Wednesday, August 21, 2013

Towards an Igbo governor of Lagos State

bianca femi
THE year was 1965. I was an innocent starry-eyed 13 year-old and Nigeria was in turmoil. It was the era of the “wetie,” when the houses of politicians and key public-figures were burnt down in the brouhaha that was then Western Nigeria.
We lived in Oke-Ado in Ibadan and our next-door neighbour was Chief Ogundiran, a minister in the government of Chief S.L. Akintola, the Premier of the Western Region. (Ogundiran was famous for only wearing white.) In the spirit of the times, a mob came early one morning and burnt down his house. He jumped out of the window and managed to escape.

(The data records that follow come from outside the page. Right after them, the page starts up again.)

**config.mk**
```make
export PLATFORM = sky130hd
export DESIGN_NAME = music_top
export DESIGN_NICKNAME = d
export VERILOG_FILES = /design/src/rtl/music_pkg.sv /design/src/rtl/milli_timer.sv /design/src/rtl/music_regs.sv /design/src/rtl/music_top.sv /design/src/rtl/note_sequencer.sv /design/src/rtl/seg_display.sv /design/src/rtl/song_rom.sv /design/src/rtl/tone_gen.sv
export SDC_FILE = /design/constraint.sdc
export NUM_CORES = 1
export LEC_CHECK = 0
export CAP_MARGIN = 20
export CELL_PAD_IN_SITES_DETAIL_PLACEMENT = 1
export CELL_PAD_IN_SITES_GLOBAL_PLACEMENT = 2
export CORE_MARGIN = 4
export CORE_UTILIZATION = 35
export DETAILED_ROUTE_END_ITERATION = 7
export DONT_BUFFER_PORTS = 1
export PLACE_DENSITY = 0.84
export SLEW_MARGIN = 20
export SYNTH_ARGS = -nofsm -noshare
export SYNTH_HDL_FRONTEND = slang
export SYNTH_SLANG_ARGS = --single-unit
```
**constraint.sdc**
```tcl
create_clock -name clk -period 10.86 [get_ports clk]
set_clock_uncertainty 0.1 [all_clocks]
set_input_delay 0.543 -clock clk [delete_from_list [all_inputs] [get_ports clk]]
set_output_delay 0.543 -clock clk [all_outputs]
set_load 0.02 [all_outputs]
```
**src/rtl/music_pkg.sv**
```systemverilog
`default_nettype none

package music_pkg;

  localparam int FREQ_W   = 10;
  localparam int RHYTHM_W = 4;
  localparam int PART_W   = 3;
  localparam int TPM_W    = 16;
  localparam int BEAT_W   = 10;

  localparam int NUM_PARTS          = 6;
  localparam int MS_PER_HALF_SECOND = 500;  // half a tone period scale

  typedef logic [FREQ_W-1:0]   freq_t;    // Hz, 0 is a rest
  typedef logic [RHYTHM_W-1:0] rhythm_t;  // beat units
  typedef logic [PART_W-1:0]   part_t;    // 0 stopped, 1..6 playing

  typedef enum logic [1:0] {
    SEC_INTRO  = 2'd0,
    SEC_VERSE  = 2'd1,
    SEC_CHORUS = 2'd2
  } section_e;

  typedef struct packed {
    freq_t   freq;
    rhythm_t rhythm;
  } note_t;

  // software controlled settings
  typedef struct packed {
    logic              play;
    logic [TPM_W-1:0]  ticks_per_milli;
    logic [BEAT_W-1:0] beat_ms;
  } cfg_t;

  typedef struct packed {
    part_t part;
    freq_t freq;
  } status_t;

endpackage

`default_nettype wire

```
**src/rtl/milli_timer.sv**
```systemverilog
`default_nettype none

module milli_timer (
  input  wire                 clk,
  input  wire                 rst,
  input  wire music_pkg::cfg_t cfg,
  output logic                ms_tick
);

  logic [15:0] cnt;
  logic        wrap;

  assign wrap = (cnt >= cfg.ticks_per_milli - 16'd1);  // also catches a lowered tpm

  always_ff @(posedge clk) begin
    if (rst || !cfg.play) begin
      cnt     <= '0;
      ms_tick <= 1'b0;
    end else begin
      ms_tick <= wrap;
      if (wrap) begin
        cnt <= '0;
      end else begin
        cnt <= cnt + 16'd1;
      end
    end
  end

  a_tick_single: assert property (
    @(posedge clk) disable iff (rst)
    (cfg.ticks_per_milli > 16'd1) && ms_tick |=> !ms_tick
  ) else $error("milli_timer: back to back ms_tick");

endmodule

`default_nettype wire

```
**src/rtl/music_regs.sv**
```systemverilog
`default_nettype none

module music_regs (
  input  wire                   clk,
  input  wire                   rst,
  input  wire  [3:0]            paddr,
  input  wire                   psel,
  input  wire                   penable,
  input  wire                   pwrite,
  input  wire  [31:0]           pwdata,
  output logic [31:0]           prdata,
  output logic                  pready,
  output logic                  pslverr,
  output music_pkg::cfg_t       cfg,
  input  wire music_pkg::status_t status
);

  localparam logic [3:0] ADDR_CTRL   = 4'h0;
  localparam logic [3:0] ADDR_TPM    = 4'h4;
  localparam logic [3:0] ADDR_BEAT   = 4'h8;
  localparam logic [3:0] ADDR_STATUS = 4'hC;

  logic access;
  logic mapped;

  assign access = psel && penable;  // APB access phase
  assign pready = 1'b1;             // never stalls

  assign mapped = (paddr == ADDR_CTRL) || (paddr == ADDR_TPM) ||
                  (paddr == ADDR_BEAT) || (paddr == ADDR_STATUS);

  assign pslverr = access && (!mapped || (pwrite && paddr == ADDR_STATUS));

  always_ff @(posedge clk) begin
    if (rst) begin
      cfg.play            <= 1'b0;
      cfg.ticks_per_milli <= 16'd1000;
      cfg.beat_ms         <= 10'd100;
    end else if (access && pwrite) begin
      case (paddr)
        ADDR_CTRL: cfg.play            <= pwdata[0];
        ADDR_TPM:  cfg.ticks_per_milli <= pwdata[15:0];
        ADDR_BEAT: cfg.beat_ms         <= pwdata[9:0];
        default:   ;                   // status and holes ignore writes
      endcase
    end
  end

  always_comb begin
    case (paddr)
      ADDR_CTRL:   prdata = 32'(cfg.play);
      ADDR_TPM:    prdata = 32'(cfg.ticks_per_milli);
      ADDR_BEAT:   prdata = 32'(cfg.beat_ms);
      ADDR_STATUS: prdata = 32'(status);
      default:     prdata = '0;
    endcase
  end

  // enable only in the second cycle of a selected transfer
  a_apb_phase: assert property (
    @(posedge clk) disable iff (rst)
    penable |-> psel && $past(psel)
  ) else $error("music_regs: penable without a setup phase");

endmodule

`default_nettype wire

```
**src/rtl/music_top.sv**
```systemverilog
`default_nettype none

module music_top #(
  parameter int INDEX_W = 5,
  parameter int ACC_W   = 32
) (
  input  wire         clk,
  input  wire         rst,
  input  wire  [3:0]  paddr,
  input  wire         psel,
  input  wire         penable,
  input  wire         pwrite,
  input  wire  [31:0] pwdata,
  output logic [31:0] prdata,
  output logic        pready,
  output logic        pslverr,
  output logic        sound,
  output logic [6:0]  segments,
  output logic        dot
);

  import music_pkg::*;

  cfg_t               cfg;
  status_t            status;
  logic               ms_tick;
  section_e           section;
  logic [INDEX_W-1:0] index;
  logic [INDEX_W-1:0] last_index;
  note_t              note;
  freq_t              freq;
  part_t              part;
  logic               note_on;

  music_regs regs0 (
    .clk(clk), .rst(rst),
    .paddr(paddr), .psel(psel), .penable(penable), .pwrite(pwrite), .pwdata(pwdata),
    .prdata(prdata), .pready(pready), .pslverr(pslverr),
    .cfg(cfg), .status(status)
  );

  milli_timer timer0 (.clk(clk), .rst(rst), .cfg(cfg), .ms_tick(ms_tick));

  song_rom #(.INDEX_W(INDEX_W)) rom0 (
    .section(section), .index(index), .note(note), .last_index(last_index)
  );

  note_sequencer #(.INDEX_W(INDEX_W)) seq0 (
    .clk(clk), .rst(rst), .cfg(cfg), .ms_tick(ms_tick),
    .note(note), .last_index(last_index),
    .section(section), .index(index), .freq(freq),
    .part(part), .note_on(note_on), .status(status)
  );

  tone_gen #(.ACC_W(ACC_W)) tone0 (
    .clk(clk), .rst(rst), .freq(freq), .cfg(cfg), .sound(sound)
  );

  seg_display disp0 (.part(part), .note_on(note_on), .segments(segments), .dot(dot));

endmodule

`default_nettype wire

```
**src/rtl/note_sequencer.sv**
```systemverilog
`default_nettype none

module note_sequencer #(
  parameter int INDEX_W = 5
) (
  input  wire                       clk,
  input  wire                       rst,
  input  wire music_pkg::cfg_t      cfg,
  input  wire                       ms_tick,
  input  wire music_pkg::note_t     note,
  input  wire [INDEX_W-1:0]         last_index,
  output music_pkg::section_e       section,
  output logic [INDEX_W-1:0]        index,
  output music_pkg::freq_t          freq,
  output music_pkg::part_t          part,
  output logic                      note_on,
  output music_pkg::status_t        status
);

  import music_pkg::*;

  localparam int LEN_W = 15;  // 1023 ms * 15 beats * 2

  typedef enum logic [1:0] {
    ST_LOAD,
    ST_NOTE,
    ST_GAP
  } state_e;

  state_e           state;
  logic [LEN_W-1:0] ms_cnt;
  logic [LEN_W-1:0] note_len;
  logic [LEN_W-1:0] gap_len;
  logic [LEN_W-1:0] len_calc;
  logic             is_verse;

  always_comb begin
    case (part)
      3'd3, 3'd5: section = SEC_VERSE;
      3'd4, 3'd6: section = SEC_CHORUS;
      default:    section = SEC_INTRO;  // parts 1, 2 and stopped
    endcase
  end

  assign is_verse = (section == SEC_VERSE);
  assign len_calc = (LEN_W'(cfg.beat_ms) * LEN_W'(note.rhythm)) << is_verse;

  assign status = '{part: part, freq: freq};

  always_ff @(posedge clk) begin
    if (rst || !cfg.play) begin
      state   <= ST_LOAD;
      part    <= '0;
      index   <= '0;
      freq    <= '0;
      note_on <= 1'b0;
      ms_cnt  <= '0;
    end else if (part == '0) begin
      part  <= part_t'(1);  // play just rose
      index <= '0;
      state <= ST_LOAD;
    end else begin
      case (state)
        ST_LOAD: begin
          note_len <= len_calc;
          gap_len  <= len_calc / 3;
          freq     <= note.freq;  // 0 for a rest
          note_on  <= 1'b1;
          ms_cnt   <= '0;
          state    <= ST_NOTE;
        end
        ST_NOTE: begin
          if (ms_cnt >= note_len) begin
            freq    <= '0;
            note_on <= 1'b0;
            ms_cnt  <= '0;
            state   <= ST_GAP;
          end else if (ms_tick) begin
            ms_cnt <= ms_cnt + LEN_W'(1);
          end
        end
        ST_GAP: begin
          if (ms_cnt >= gap_len) begin
            state <= ST_LOAD;
            if (index == last_index) begin
              index <= '0;
              part  <= (part == part_t'(NUM_PARTS)) ? part_t'(1) : part + part_t'(1);
            end else begin
              index <= index + INDEX_W'(1);
            end
          end else if (ms_tick) begin
            ms_cnt <= ms_cnt + LEN_W'(1);
          end
        end
        default: state <= ST_LOAD;
      endcase
    end
  end

  a_part_range: assert property (
    @(posedge clk) disable iff (rst)
    part <= part_t'(NUM_PARTS)
  ) else $error("note_sequencer: part out of range");

endmodule

`default_nettype wire

```
**src/rtl/seg_display.sv**
```systemverilog
`default_nettype none

module seg_display (
  input  wire music_pkg::part_t part,
  input  wire                   note_on,
  output logic [6:0]            segments,
  output logic                  dot
);

  logic [3:0] digit;

  assign digit = {1'b0, part};
  assign dot   = note_on;  // lit while a note sounds

  // bit order g f e d c b a
  always_comb begin
    case (digit)
      4'd0:    segments = 7'b0111111;
      4'd1:    segments = 7'b0000110;
      4'd2:    segments = 7'b1011011;
      4'd3:    segments = 7'b1001111;
      4'd4:    segments = 7'b1100110;
      4'd5:    segments = 7'b1101101;
      4'd6:    segments = 7'b1111100;
      4'd7:    segments = 7'b0000111;
      4'd8:    segments = 7'b1111111;
      4'd9:    segments = 7'b1100111;
      default: segments = 7'b0000000;  // blank
    endcase
  end

endmodule

`default_nettype wire

```
**src/rtl/song_rom.sv**
```systemverilog
`default_nettype none

module song_rom #(
  parameter int INDEX_W = 5
) (
  input  wire music_pkg::section_e section,
  input  wire [INDEX_W-1:0]        index,
  output music_pkg::note_t         note,
  output logic [INDEX_W-1:0]       last_index
);

  import music_pkg::*;

  always_comb begin
    note       = '0;  // rest, zero length
    last_index = '0;
    case (section)
      SEC_INTRO: begin
        last_index = INDEX_W'(12);
        case (index)
          0:  note = '{10'd554, 4'd6};   // c5s
          1:  note = '{10'd622, 4'd10};  // e5f
          2:  note = '{10'd622, 4'd6};
          3:  note = '{10'd698, 4'd6};   // f5
          4:  note = '{10'd831, 4'd1};   // a5f
          5:  note = '{10'd740, 4'd1};   // f5s
          6:  note = '{10'd698, 4'd1};
          7:  note = '{10'd622, 4'd1};
          8:  note = '{10'd554, 4'd6};
          9:  note = '{10'd622, 4'd10};
          10: note = '{10'd0,   4'd4};   // rest
          11: note = '{10'd415, 4'd2};   // a4f
          12: note = '{10'd415, 4'd10};
          default: ;
        endcase
      end
      SEC_VERSE: begin
        last_index = INDEX_W'(15);
        case (index)
          0:  note = '{10'd0,   4'd6};   // rest
          1:  note = '{10'd277, 4'd1};   // c4s
          2:  note = '{10'd277, 4'd1};
          3:  note = '{10'd277, 4'd1};
          4:  note = '{10'd277, 4'd1};
          5:  note = '{10'd311, 4'd2};   // e4f
          6:  note = '{10'd0,   4'd1};
          7:  note = '{10'd261, 4'd1};   // c4
          8:  note = '{10'd233, 4'd1};   // b3f
          9:  note = '{10'd208, 4'd5};   // a3f
          10: note = '{10'd0,   4'd1};
          11: note = '{10'd233, 4'd1};
          12: note = '{10'd233, 4'd1};
          13: note = '{10'd261, 4'd1};
          14: note = '{10'd277, 4'd3};
          15: note = '{10'd208, 4'd1};
          default: ;
        endcase
      end
      SEC_CHORUS: begin
        last_index = INDEX_W'(15);
        case (index)
          0:  note = '{10'd466, 4'd1};   // b4f
          1:  note = '{10'd466, 4'd1};
          2:  note = '{10'd415, 4'd1};   // a4f
          3:  note = '{10'd415, 4'd1};
          4:  note = '{10'd698, 4'd3};   // f5
          5:  note = '{10'd698, 4'd3};
          6:  note = '{10'd622, 4'd6};   // e5f
          7:  note = '{10'd466, 4'd1};
          8:  note = '{10'd466, 4'd1};
          9:  note = '{10'd415, 4'd1};
          10: note = '{10'd415, 4'd1};
          11: note = '{10'd622, 4'd3};
          12: note = '{10'd622, 4'd3};
          13: note = '{10'd554, 4'd3};   // c5s
          14: note = '{10'd523, 4'd1};   // c5
          15: note = '{10'd466, 4'd2};
          default: ;
        endcase
      end
      default: ;
    endcase
  end

endmodule

`default_nettype wire

```
**src/rtl/tone_gen.sv**
```systemverilog
`default_nettype none

module tone_gen #(
  parameter int ACC_W = 32
) (
  input  wire                   clk,
  input  wire                   rst,
  input  wire music_pkg::freq_t freq,
  input  wire music_pkg::cfg_t  cfg,
  output logic                  sound
);

  import music_pkg::*;

  logic [ACC_W-1:0] acc;
  logic [ACC_W-1:0] acc_next;
  logic [ACC_W-1:0] half;
  logic             sound_q;

  // ticks in half a second, one toggle per freq steps of it
  assign half     = ACC_W'(cfg.ticks_per_milli) * ACC_W'(MS_PER_HALF_SECOND);
  assign acc_next = acc + ACC_W'(freq);

  always_ff @(posedge clk) begin
    if (rst || freq == '0) begin
      acc     <= '0;
      sound_q <= 1'b0;
    end else if (acc >= half) begin
      acc     <= acc_next - half;
      sound_q <= ~sound_q;
    end else begin
      acc <= acc_next;
    end
  end

  assign sound = sound_q && (freq != '0);  // silent at once on a rest or gap

  a_acc_bound: assert property (
    @(posedge clk) disable iff (rst || !cfg.play)
    (freq != '0) |=> ({1'b0, acc} < {half, 1'b0})
  ) else $error("tone_gen: accumulator runaway");

endmodule

`default_nettype wire

```
# == Yosys cells after proc, flatten, opt, wreduce, memory -nomap -nowiden ==
# Memories as Yosys holds them, arrays and structs flattened.
# Index checks and enable logic that the tools add are counted.
# op_classes
n_reduce_logical,50
n_eq_ne,30
addsub,7
muxes,25
div,1
n_mul,2
bitwise_logic,3
n_lt_le_gt_ge,4
shift,1
# ops
operator,n
one-hot mux 14 bit (11 select lines),1
one-hot mux 13 bit (9 select lines),1
one-hot mux 14 bit (8 select lines),1
one-hot mux 16 bit (4 select lines),1
two-way mux 15 bit,3
one-hot mux 15 bit (3 select lines),1
one-hot mux 14 bit (3 select lines),1
equality test 5 x 4 -> 1 bit (second input constant),8
adder 32 x 10 -> 32 bit,1
divider 15 x 2 -> 32 bit (second input constant),1
>= comparator 32 x 25 -> 1 bit,1
two-way mux 32 bit,1
subtractor 32 x 25 -> 32 bit,1
>= comparator 15 bit,2
multiplier 16 x 7 -> 23 bit (second input constant),1
OR reduction 2 bit,11
equality test 5 x 3 -> 1 bit (second input constant),4
one-hot mux 10 bit (2 select lines),1
adder 16 x 1 -> 16 bit (second input constant),1
>= comparator 16 bit,1
subtractor 16 x 1 -> 16 bit (second input constant),1
adder 15 x 1 -> 15 bit (second input constant),1
AND reduction 3 bit,5
left shift 14 x 1 -> 15 bit,1
38 further kinds,72
# word_totals
word_cells,140
register_bits,143
memories,1
rom_bits,112
# mem_list
name,depth,word_bits,read_ports,rd_ports_with_merged_regs,write_ports,line,text
(name not given),16,7,1,0,0,seg_display.sv:17,case (digit)

# == Logic depth before layout (Yosys ltp) ==
# Gate-level depths: netlist of the first run.
# depth
ltp_word,11
depth_mapped,46
ltp_nobuf,45

# == Hierarchy ==
# From an unflattened synthesis of the first run, not the netlist that was laid out.
# unflattened
hier_cells,2140
area_unflattened_um2,17570.6
# modules_own_cells
mod,seq_area_each_um2,area_each_um2,n_inst,cells_each
note_sequencer,1591.5,7235.7,1,896
tone_gen,660.6,6473.7,1,762
music_regs,540.5,1662.8,1,184
milli_timer,340.3,1276.2,1,156
song_rom,0.0,777.0,1,123
seg_display,0.0,145.1,1,19

# == Worst setup path after synthesis of the first run ==
# OpenSTA, ideal clock, no wires.
# synth_path
path_type,flip-flop to flip-flop
start,reg seq0.index[2]
end,"reg seq0.gap_len[0], data pin"
path_stages_with_launch,45
arrival_time_ns,9.610
period_less_slack_ns,9.977
setup_time_ns,0.267
n_path_buf,4
setup_slack_ns,0.883
cell_sequence,dfxtp_1 clkbuf_1 buf_1 clkbuf_1 and3_1 ha_1 a311o_1 nor3_1 or2_2 o311ai_0 a21oi_1 nor2_1 nand2_1 fa_1 inv_1 fa_1 inv_1 fa_1 [9 not listed] nor2_1 o31ai_2 and2_1 buf_4 a31oi_2 nor2_1 o221ai_1 a21oi_2 mux2i_1 nand2_1 o22a_1 o31ai_1 ha_1 inv_1 o2111ai_2 xor2_1 a221oi_2 o211ai_2
# synth_via
elab_chain_cells,7
# synth_rtl
item,line,text
"start, declared",note_sequencer.sv:13,"output logic [INDEX_W-1:0] index,"
"start signal, assigned",note_sequencer.sv:89,index <= index + INDEX_W'(1);
"equality test 5 x 1 -> 1 bit, or another cell as far along","song_rom.sv:20, song_rom.sv:39, song_rom.sv:61",
"OR reduction 4 bit (no line), or another cell as far along",--,
"one-hot mux 13 bit (9 select lines), or another cell as far along",song_rom.sv:39,case (index)
one-hot mux 14 bit (3 select lines) *,song_rom.sv:17,case (section)
multiplier 10 x 4 -> 14 bit *,note_sequencer.sv:46,assign len_calc = (LEN_W'(cfg.beat_ms) * LEN_W'(note.rhythm)) << is_verse;
left shift 14 x 1 -> 15 bit *,note_sequencer.sv:46,
divider 15 x 2 -> 32 bit *,note_sequencer.sv:66,gap_len <= len_calc / 3;
"end signal, assigned",note_sequencer.sv:66,
"end, declared",note_sequencer.sv:33,logic [LEN_W-1:0] gap_len;
# Every way passes the cells marked *; elsewhere a longest branch is shown, timed or not.
# A chain may end at the register's enable or synchronous reset.

# == Worst setup path in the final report of the first run ==
# Ends and elaborated chain as after synthesis.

Fani-Power: I was having private lessons in Mathematics at the home of a colleague, Enitan Abiodun, when we heard the noise of a crowd outside. We rushed to the veranda to see Chief Remi Fani-Kayode (alias Fani-Power), then Deputy Governor of the Western Region, standing on the seat of a moving convertible. He was surrounded by a mob, which was shouting and hailing him. On hearing the noise, Enitan’s mother rushed to the veranda shouting “Awo!” only to discover that the people outside were not supporters of Chief Obafemi Awolowo, but those of his arch-enemies.
The shout of “Awo!” by Mrs. Abiodun brought the procession to a screeching halt. “Who said that? Who said that?” demanded the mob, enraged. “Fani-Power” turned and looked up at us. His eyes were the usual blood-shot red. At the time, many claimed it was because he regularly smoked Indian-hemp. Fani-Kayode pointed to our building and identified to his thugs that the offending shout came from our direction. We did not know that the floor of the convertible he was standing in was loaded with empty bottles. His thugs reached for the bottles and rained them down on us as we all scrambled back inside the house for dear life.
Like father, like son: That was 48 years ago. Today, Femi Fani-Kayode, the 53-year-old son of “Fani-Power,” continues in the mischievous tradition of his father: throwing dangerous missiles at the innocent. He recently wrote an incendiary article entitled: “The Bitter Truth About the Igbo,” in which he maligned the Igbos and virtually told them to get out of Lagos and leave Lagos for the Yorubas.
What is peculiar about the article is that Femi Fani-Kayode himself is no more Lagosian than the Ibos he berates. The Fani-Kayodes are not from Lagos. They are from Ile-Ife in OsunState. Femi Fani-Kayode’s only legitimate claim to Lagos is that he was born there.
But then so were many Igbos who are, therefore, Lagosians. Moreover, Igbo-Lagosians have one up on Femi Fani-Kayode. They live in Lagos. Femi Fani-Kayode does not. Igbo-Lagosians work in Lagos and pay taxes to the LagosState government. Femi Fani-Kayode does not. Therefore, what right does he have to write his diatribe against them? What right does he have to maintain Lagos does not belong to Igbo-Lagosians?
Train-wreck: Having thrown these bottles maliciously, Femi Fani-Kayode decided to throw a few more. He wrote another invective entitled: “A Word For Those Who Say I Am A Tribalist.” In order to demonstrate that he was not anti-Igbo, he presented the cliché that some of his best friends are Igbos. As proof, he detailed three Ibo women (some now happily-married) he claims to have had affairs with in the past. Only God knows how this shows he is not biased against the Igbos. Slave-traders slept with their slaves. Is that proof they were not racist?
The jury is out already. Femi Fani-Kayode is a bigoted tribalist. Only a tribalist can say he is not anti-Ibo and then say this about the Igbos: “(They are) collectively unlettered, uncouth, uncultured, unrestrained and crude in all their ways.” “They have no restraining factors because money and the acquisition of wealth is their sole objective and purpose in life.” Clearly, Femi Fani-Kayode is out of control. He has become something of a train-wreck. He was President Obasanjo’s agent-provocateur for so long, where he maligned elder-statesmen like Yakubu Gowon; he no longer knows how to speak with decorum.
The American model: I am Yoruba. Nevertheless, I repeat; the Igbos of Lagos are Lagosians. They are Lagosians whether ethnic jingoists like Femi Fani-Kayode like it or not. The Lagos branch of the old Action Congress of Nigeria acknowledged that no less than 45% of the population of Lagos is Igbo.